## YOUR INSTRUCTIONS:
Look below for the line holding "pin swaps | 21 | 32" and the line holding "2470 | 6.18 |". Transcribe exactly those lines and all lines between them, nothing more.

§

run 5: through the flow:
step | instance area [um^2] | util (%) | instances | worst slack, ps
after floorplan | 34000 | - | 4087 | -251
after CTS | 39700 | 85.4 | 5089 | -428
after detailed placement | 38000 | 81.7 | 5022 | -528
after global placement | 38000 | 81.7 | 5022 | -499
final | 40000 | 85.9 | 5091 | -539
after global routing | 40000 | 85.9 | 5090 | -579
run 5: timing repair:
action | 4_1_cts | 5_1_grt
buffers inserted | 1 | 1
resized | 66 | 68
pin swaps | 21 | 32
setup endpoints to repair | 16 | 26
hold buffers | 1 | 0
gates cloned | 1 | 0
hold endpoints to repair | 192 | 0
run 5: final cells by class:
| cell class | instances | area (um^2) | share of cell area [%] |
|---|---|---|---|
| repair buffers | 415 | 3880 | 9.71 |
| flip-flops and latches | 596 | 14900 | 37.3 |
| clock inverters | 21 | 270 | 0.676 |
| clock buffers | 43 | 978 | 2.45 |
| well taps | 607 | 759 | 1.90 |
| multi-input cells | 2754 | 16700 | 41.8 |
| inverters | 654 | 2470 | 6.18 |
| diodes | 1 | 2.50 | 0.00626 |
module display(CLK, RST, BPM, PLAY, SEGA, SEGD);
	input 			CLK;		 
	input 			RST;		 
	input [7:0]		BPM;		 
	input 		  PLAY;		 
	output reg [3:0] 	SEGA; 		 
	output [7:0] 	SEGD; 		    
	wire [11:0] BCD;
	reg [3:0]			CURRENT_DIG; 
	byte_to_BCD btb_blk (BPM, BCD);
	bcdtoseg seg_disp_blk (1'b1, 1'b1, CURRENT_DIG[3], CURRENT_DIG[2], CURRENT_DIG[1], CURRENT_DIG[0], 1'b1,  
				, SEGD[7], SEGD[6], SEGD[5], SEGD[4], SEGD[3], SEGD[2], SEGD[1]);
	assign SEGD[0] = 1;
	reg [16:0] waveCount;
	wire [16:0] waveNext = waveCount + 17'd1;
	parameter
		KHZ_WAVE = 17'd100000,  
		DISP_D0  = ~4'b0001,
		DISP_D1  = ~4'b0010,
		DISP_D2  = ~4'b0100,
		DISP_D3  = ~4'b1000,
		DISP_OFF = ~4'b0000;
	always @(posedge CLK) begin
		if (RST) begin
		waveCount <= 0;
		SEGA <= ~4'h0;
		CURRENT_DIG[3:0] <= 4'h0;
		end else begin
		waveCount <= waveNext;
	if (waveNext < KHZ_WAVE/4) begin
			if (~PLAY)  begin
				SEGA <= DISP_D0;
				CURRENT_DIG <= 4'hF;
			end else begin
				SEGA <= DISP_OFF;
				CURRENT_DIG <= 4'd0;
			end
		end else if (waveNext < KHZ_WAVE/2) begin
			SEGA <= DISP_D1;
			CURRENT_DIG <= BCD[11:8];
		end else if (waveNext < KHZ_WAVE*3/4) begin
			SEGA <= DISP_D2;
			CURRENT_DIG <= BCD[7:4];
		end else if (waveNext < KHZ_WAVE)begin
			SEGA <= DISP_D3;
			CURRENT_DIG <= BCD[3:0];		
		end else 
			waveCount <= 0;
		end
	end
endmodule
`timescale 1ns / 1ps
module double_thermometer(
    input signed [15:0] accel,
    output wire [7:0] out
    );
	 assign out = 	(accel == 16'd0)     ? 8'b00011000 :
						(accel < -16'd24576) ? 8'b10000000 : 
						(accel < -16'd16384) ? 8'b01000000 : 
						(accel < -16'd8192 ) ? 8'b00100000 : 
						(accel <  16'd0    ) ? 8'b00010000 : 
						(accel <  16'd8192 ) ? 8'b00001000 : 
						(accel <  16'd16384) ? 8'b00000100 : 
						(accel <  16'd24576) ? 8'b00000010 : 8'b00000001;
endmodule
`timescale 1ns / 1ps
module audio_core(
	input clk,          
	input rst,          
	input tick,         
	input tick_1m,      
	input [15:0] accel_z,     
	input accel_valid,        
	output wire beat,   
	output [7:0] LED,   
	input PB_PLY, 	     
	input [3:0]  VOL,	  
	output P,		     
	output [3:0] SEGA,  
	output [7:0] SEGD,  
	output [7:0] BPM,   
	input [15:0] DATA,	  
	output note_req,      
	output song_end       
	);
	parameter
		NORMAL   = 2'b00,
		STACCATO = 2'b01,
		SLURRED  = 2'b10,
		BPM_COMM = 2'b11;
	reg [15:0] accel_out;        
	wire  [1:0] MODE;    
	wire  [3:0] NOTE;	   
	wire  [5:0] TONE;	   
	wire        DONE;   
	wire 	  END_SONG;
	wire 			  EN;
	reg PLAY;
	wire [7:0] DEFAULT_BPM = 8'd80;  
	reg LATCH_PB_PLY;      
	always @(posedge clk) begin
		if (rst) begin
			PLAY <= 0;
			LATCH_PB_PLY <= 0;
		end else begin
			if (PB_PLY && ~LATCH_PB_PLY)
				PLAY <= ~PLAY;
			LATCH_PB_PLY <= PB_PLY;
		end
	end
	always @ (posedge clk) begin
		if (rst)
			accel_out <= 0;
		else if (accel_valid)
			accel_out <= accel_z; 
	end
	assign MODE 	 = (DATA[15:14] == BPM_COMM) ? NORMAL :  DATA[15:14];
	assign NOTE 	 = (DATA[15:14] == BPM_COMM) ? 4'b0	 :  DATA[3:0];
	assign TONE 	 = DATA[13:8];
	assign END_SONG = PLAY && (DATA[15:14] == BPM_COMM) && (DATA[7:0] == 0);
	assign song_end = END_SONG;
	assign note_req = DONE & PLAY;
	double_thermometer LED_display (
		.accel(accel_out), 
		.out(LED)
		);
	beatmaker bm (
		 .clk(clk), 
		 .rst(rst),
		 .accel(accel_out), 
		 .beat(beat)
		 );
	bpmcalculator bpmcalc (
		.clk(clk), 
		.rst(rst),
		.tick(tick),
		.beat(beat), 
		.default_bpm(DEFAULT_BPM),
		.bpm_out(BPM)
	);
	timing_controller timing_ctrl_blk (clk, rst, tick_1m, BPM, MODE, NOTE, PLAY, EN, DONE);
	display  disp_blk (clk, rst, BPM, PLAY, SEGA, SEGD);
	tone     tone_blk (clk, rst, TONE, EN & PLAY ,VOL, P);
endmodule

§

## RESPONSE FOR THIS EXERCISE:
pin swaps | 21 | 32
setup endpoints to repair | 16 | 26
hold buffers | 1 | 0
gates cloned | 1 | 0
hold endpoints to repair | 192 | 0
run 5: final cells by class:
| cell class | instances | area (um^2) | share of cell area [%] |
|---|---|---|---|
| repair buffers | 415 | 3880 | 9.71 |
| flip-flops and latches | 596 | 14900 | 37.3 |
| clock inverters | 21 | 270 | 0.676 |
| clock buffers | 43 | 978 | 2.45 |
| well taps | 607 | 759 | 1.90 |
| multi-input cells | 2754 | 16700 | 41.8 |
| inverters | 654 | 2470 | 6.18 |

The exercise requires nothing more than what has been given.